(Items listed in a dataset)
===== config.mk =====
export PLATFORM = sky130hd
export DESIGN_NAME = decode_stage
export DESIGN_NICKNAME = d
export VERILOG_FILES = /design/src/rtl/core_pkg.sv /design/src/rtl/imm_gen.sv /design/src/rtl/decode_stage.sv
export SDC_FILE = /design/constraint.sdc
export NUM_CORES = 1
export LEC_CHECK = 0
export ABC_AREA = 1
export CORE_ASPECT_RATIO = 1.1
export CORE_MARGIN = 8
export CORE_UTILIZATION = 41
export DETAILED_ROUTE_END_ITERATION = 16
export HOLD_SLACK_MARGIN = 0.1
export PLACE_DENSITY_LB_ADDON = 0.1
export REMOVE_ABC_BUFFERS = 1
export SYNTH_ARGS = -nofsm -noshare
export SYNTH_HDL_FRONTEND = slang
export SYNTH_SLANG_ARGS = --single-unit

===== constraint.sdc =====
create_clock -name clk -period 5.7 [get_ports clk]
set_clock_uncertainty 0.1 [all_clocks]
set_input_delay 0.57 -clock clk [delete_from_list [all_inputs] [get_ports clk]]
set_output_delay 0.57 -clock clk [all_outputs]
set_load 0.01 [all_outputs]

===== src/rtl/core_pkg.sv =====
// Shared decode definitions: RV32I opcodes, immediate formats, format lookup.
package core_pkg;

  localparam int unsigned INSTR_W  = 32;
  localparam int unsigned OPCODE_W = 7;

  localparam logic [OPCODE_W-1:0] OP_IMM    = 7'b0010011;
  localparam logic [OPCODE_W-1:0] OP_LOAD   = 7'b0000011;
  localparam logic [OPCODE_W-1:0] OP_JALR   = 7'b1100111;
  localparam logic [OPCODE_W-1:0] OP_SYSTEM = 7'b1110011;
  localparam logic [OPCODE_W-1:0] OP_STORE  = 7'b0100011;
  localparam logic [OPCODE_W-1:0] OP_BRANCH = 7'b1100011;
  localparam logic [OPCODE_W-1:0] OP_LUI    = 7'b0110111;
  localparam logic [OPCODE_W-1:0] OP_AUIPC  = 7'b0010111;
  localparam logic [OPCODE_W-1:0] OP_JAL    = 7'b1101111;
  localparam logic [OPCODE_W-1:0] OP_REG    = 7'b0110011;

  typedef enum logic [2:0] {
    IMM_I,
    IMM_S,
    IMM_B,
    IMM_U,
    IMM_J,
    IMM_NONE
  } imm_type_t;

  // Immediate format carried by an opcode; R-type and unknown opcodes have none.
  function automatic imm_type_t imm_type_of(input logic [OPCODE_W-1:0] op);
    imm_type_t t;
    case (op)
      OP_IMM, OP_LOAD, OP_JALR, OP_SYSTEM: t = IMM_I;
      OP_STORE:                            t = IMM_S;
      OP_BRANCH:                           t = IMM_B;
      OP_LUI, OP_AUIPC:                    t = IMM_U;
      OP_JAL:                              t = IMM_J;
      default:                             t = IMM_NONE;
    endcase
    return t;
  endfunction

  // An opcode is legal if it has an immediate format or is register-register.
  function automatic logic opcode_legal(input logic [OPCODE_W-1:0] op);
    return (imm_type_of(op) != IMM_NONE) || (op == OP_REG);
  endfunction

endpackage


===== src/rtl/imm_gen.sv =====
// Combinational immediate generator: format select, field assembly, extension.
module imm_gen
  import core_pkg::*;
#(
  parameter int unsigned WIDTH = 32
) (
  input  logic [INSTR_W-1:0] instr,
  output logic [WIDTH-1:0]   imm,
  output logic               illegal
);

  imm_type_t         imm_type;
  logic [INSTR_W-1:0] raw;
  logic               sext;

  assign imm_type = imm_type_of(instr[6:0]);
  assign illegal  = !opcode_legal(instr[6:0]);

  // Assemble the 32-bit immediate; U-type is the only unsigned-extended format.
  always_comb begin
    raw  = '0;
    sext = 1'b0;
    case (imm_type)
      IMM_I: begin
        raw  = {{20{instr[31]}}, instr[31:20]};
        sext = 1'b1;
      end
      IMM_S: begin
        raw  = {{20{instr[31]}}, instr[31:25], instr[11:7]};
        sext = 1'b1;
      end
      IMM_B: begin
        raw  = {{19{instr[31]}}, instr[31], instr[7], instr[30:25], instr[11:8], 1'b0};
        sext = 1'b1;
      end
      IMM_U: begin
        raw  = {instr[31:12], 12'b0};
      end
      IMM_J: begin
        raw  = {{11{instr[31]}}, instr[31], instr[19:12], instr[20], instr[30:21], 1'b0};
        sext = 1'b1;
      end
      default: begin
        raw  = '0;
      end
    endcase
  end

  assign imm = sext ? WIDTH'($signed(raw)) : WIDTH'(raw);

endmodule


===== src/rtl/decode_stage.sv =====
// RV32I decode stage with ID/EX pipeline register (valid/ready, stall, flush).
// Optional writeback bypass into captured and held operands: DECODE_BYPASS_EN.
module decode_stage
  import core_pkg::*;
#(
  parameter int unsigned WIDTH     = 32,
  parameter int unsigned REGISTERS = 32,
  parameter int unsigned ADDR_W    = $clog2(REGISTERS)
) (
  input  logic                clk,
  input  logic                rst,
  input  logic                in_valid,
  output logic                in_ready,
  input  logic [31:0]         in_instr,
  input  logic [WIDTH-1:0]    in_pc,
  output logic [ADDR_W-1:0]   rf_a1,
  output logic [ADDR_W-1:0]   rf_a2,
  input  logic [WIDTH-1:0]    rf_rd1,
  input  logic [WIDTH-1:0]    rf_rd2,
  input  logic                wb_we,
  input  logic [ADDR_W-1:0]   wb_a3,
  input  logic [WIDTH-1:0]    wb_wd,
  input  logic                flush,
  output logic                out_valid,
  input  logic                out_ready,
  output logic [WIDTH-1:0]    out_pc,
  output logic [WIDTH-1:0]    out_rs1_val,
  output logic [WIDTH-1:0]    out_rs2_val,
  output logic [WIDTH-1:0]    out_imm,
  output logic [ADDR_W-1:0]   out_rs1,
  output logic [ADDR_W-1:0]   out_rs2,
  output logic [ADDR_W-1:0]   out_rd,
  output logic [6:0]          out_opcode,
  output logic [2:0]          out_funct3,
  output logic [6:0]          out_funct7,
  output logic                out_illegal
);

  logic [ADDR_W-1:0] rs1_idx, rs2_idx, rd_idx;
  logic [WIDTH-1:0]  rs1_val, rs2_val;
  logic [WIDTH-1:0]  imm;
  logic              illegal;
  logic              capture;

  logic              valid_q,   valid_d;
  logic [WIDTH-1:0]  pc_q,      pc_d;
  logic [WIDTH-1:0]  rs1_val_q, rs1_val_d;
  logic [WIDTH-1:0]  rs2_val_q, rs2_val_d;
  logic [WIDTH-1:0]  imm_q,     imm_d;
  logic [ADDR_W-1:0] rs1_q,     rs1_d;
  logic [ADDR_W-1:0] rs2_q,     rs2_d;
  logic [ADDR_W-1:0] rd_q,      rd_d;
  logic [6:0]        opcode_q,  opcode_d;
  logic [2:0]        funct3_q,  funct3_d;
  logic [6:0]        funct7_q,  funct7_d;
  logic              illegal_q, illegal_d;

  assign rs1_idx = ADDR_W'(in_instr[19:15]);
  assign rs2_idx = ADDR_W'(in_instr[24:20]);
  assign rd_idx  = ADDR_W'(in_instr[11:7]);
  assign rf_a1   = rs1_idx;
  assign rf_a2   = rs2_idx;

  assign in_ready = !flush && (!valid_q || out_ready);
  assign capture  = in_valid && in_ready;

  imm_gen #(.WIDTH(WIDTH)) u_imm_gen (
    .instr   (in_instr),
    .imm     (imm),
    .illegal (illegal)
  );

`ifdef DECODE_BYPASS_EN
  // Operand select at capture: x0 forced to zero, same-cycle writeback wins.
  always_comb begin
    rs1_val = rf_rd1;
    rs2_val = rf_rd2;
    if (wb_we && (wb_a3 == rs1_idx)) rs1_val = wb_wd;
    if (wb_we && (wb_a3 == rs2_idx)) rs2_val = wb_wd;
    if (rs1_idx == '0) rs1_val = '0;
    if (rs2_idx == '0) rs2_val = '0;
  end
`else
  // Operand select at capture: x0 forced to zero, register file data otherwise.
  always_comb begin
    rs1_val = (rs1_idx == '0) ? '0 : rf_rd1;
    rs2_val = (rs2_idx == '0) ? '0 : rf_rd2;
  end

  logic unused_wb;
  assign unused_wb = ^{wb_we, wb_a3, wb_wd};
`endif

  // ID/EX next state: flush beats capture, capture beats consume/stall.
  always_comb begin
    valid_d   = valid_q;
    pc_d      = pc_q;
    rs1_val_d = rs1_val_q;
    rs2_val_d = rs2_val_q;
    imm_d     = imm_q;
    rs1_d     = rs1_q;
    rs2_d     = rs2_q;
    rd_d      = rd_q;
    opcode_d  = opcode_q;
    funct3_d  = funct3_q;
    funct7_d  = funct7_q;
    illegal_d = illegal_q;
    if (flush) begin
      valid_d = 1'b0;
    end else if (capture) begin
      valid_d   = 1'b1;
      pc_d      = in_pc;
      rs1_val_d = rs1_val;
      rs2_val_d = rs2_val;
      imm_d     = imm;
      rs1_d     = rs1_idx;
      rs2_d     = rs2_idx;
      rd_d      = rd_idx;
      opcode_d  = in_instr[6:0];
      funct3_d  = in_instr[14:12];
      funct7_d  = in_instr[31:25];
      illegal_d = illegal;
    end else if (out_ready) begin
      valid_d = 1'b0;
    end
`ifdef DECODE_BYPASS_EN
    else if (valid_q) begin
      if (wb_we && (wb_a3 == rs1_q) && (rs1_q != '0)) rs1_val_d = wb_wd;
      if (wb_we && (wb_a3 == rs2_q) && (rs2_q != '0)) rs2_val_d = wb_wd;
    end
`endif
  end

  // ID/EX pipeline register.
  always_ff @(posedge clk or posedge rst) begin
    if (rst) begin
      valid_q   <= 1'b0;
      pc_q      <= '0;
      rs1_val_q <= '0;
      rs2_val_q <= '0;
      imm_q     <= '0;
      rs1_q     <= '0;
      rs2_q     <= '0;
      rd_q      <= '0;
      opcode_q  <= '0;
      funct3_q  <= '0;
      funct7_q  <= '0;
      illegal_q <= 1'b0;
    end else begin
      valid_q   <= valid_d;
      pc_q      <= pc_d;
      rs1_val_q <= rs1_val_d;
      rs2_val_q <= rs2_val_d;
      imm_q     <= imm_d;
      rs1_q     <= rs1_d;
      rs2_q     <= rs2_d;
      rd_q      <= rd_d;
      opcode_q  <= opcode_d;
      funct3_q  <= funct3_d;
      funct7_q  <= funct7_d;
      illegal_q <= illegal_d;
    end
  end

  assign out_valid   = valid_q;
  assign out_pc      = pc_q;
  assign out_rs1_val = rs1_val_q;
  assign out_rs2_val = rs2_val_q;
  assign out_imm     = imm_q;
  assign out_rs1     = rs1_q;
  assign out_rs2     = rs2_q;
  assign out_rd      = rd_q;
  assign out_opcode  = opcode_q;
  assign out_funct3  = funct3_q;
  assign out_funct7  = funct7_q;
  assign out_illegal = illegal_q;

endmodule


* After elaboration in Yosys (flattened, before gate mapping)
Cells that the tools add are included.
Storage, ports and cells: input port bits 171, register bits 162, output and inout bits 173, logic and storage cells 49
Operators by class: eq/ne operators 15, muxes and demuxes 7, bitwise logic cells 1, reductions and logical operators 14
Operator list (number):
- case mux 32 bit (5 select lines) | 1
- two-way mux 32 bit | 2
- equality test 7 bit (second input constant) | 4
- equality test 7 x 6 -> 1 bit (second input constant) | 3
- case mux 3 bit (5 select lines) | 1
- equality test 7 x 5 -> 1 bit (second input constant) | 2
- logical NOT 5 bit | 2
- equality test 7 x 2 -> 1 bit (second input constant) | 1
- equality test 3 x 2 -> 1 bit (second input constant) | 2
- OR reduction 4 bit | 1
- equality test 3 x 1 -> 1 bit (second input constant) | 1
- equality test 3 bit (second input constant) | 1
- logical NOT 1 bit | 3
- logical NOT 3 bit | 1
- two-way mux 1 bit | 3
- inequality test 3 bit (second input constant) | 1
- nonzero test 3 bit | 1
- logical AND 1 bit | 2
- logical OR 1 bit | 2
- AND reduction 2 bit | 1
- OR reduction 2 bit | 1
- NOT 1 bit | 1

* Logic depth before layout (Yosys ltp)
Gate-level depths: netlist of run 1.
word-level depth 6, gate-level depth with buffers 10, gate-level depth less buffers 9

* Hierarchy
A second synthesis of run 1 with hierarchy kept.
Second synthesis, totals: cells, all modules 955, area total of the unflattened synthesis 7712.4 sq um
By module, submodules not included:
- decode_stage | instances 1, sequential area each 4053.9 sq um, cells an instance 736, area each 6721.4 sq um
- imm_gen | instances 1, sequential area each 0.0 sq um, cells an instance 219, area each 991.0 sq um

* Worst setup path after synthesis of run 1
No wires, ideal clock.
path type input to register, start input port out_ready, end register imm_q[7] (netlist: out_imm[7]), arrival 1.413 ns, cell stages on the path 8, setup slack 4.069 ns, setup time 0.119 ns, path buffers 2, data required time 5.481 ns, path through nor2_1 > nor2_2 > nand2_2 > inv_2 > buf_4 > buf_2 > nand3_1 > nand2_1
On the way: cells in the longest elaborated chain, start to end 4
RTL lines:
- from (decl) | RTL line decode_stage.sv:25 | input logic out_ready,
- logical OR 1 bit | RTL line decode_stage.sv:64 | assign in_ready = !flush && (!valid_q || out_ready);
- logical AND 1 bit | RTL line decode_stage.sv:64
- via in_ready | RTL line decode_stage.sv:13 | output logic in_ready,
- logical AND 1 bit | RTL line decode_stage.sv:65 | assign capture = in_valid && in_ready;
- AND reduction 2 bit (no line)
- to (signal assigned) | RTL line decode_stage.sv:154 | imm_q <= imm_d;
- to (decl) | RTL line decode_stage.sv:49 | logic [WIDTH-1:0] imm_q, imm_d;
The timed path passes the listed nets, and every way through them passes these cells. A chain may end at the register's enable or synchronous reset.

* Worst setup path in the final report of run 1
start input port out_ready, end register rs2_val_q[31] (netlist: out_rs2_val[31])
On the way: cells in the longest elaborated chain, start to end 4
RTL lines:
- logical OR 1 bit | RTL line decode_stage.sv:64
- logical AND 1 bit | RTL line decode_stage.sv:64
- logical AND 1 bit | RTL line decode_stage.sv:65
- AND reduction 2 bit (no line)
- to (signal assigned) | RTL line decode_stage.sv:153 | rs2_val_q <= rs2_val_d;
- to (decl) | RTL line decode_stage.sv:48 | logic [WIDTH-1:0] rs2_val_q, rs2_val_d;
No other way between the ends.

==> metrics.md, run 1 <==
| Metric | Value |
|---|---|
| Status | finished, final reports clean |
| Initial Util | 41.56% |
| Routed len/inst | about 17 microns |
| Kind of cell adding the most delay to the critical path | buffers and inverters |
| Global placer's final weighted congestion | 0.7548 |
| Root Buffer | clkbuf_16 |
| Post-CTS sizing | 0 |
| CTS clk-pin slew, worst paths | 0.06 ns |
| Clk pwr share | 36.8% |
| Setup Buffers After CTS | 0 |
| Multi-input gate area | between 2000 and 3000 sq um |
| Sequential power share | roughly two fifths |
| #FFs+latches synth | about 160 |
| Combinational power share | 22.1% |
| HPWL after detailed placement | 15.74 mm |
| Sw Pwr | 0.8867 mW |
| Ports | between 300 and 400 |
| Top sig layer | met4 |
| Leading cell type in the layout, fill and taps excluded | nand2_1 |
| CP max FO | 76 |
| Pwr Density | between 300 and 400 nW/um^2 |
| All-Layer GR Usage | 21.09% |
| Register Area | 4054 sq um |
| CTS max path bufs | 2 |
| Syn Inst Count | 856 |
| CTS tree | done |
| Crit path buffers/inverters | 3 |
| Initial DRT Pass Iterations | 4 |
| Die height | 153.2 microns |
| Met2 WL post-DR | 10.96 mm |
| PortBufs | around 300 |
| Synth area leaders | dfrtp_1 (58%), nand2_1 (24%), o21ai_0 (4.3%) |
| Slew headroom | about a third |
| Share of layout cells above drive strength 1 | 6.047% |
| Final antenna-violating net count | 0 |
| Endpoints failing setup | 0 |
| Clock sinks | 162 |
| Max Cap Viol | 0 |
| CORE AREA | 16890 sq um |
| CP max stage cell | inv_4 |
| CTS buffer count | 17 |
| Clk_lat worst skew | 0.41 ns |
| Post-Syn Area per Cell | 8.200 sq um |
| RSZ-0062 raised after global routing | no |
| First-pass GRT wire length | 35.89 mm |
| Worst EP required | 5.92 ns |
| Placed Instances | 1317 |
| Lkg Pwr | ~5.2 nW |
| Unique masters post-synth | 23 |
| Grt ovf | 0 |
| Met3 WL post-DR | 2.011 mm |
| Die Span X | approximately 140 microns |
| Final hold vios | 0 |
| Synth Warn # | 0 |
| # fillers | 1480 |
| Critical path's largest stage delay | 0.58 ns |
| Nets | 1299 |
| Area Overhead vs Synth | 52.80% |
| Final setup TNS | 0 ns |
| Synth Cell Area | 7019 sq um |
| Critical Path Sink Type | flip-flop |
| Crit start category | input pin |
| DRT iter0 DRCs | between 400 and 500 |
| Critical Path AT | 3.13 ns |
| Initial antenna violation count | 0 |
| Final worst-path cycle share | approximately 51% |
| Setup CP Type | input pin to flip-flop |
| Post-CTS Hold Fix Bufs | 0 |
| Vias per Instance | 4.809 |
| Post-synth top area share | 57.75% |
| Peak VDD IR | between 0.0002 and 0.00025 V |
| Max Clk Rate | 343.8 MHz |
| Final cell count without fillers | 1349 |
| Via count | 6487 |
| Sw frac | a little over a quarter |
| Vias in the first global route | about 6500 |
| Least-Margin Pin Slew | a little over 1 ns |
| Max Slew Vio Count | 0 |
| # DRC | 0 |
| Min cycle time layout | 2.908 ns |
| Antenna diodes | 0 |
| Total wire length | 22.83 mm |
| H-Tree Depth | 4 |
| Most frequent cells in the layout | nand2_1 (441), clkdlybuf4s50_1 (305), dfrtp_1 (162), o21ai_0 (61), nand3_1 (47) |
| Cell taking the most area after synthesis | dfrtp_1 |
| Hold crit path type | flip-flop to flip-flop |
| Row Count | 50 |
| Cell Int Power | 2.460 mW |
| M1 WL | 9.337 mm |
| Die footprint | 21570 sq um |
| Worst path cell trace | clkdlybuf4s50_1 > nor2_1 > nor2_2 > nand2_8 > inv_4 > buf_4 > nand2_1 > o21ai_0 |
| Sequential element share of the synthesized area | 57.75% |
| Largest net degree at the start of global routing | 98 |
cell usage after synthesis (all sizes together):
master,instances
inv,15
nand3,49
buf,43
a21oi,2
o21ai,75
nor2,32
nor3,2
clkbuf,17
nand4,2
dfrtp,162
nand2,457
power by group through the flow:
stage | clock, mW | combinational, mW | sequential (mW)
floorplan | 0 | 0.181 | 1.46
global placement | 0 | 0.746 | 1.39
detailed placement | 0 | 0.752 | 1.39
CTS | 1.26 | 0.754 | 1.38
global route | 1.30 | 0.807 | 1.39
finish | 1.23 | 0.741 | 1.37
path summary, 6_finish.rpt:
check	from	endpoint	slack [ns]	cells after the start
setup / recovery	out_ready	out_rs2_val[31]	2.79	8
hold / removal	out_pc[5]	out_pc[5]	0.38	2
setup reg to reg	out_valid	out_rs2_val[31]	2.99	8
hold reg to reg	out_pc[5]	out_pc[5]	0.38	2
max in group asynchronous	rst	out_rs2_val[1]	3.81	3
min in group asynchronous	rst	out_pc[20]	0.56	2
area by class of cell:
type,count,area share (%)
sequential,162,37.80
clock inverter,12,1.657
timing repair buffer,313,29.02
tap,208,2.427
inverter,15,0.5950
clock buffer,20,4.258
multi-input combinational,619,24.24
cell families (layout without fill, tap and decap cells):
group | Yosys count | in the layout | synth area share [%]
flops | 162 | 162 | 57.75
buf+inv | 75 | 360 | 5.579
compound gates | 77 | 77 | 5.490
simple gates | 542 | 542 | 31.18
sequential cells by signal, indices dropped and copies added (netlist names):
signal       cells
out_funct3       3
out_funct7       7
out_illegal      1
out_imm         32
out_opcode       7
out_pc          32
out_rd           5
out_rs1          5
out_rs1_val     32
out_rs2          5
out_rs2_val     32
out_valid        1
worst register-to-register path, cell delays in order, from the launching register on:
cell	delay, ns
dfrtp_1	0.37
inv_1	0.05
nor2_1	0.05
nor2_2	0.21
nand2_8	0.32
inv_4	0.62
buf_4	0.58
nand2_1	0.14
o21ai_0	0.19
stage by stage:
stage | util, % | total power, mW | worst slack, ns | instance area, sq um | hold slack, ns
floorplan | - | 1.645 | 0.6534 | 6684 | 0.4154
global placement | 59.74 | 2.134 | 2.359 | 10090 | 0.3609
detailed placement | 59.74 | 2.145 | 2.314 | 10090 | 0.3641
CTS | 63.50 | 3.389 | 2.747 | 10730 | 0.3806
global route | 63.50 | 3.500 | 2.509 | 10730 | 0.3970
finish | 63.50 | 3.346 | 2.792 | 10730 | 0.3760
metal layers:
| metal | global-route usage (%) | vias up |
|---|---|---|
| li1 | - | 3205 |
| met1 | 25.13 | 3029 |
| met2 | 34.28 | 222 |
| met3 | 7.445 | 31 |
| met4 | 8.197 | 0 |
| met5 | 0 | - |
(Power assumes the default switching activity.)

**THE TASK:** In the lines above, spot each one that contains the word "writeback" and copy it.

**WRITTEN SOLUTION:**
// Optional writeback bypass into captured and held operands: DECODE_BYPASS_EN.
  // Operand select at capture: x0 forced to zero, same-cycle writeback wins.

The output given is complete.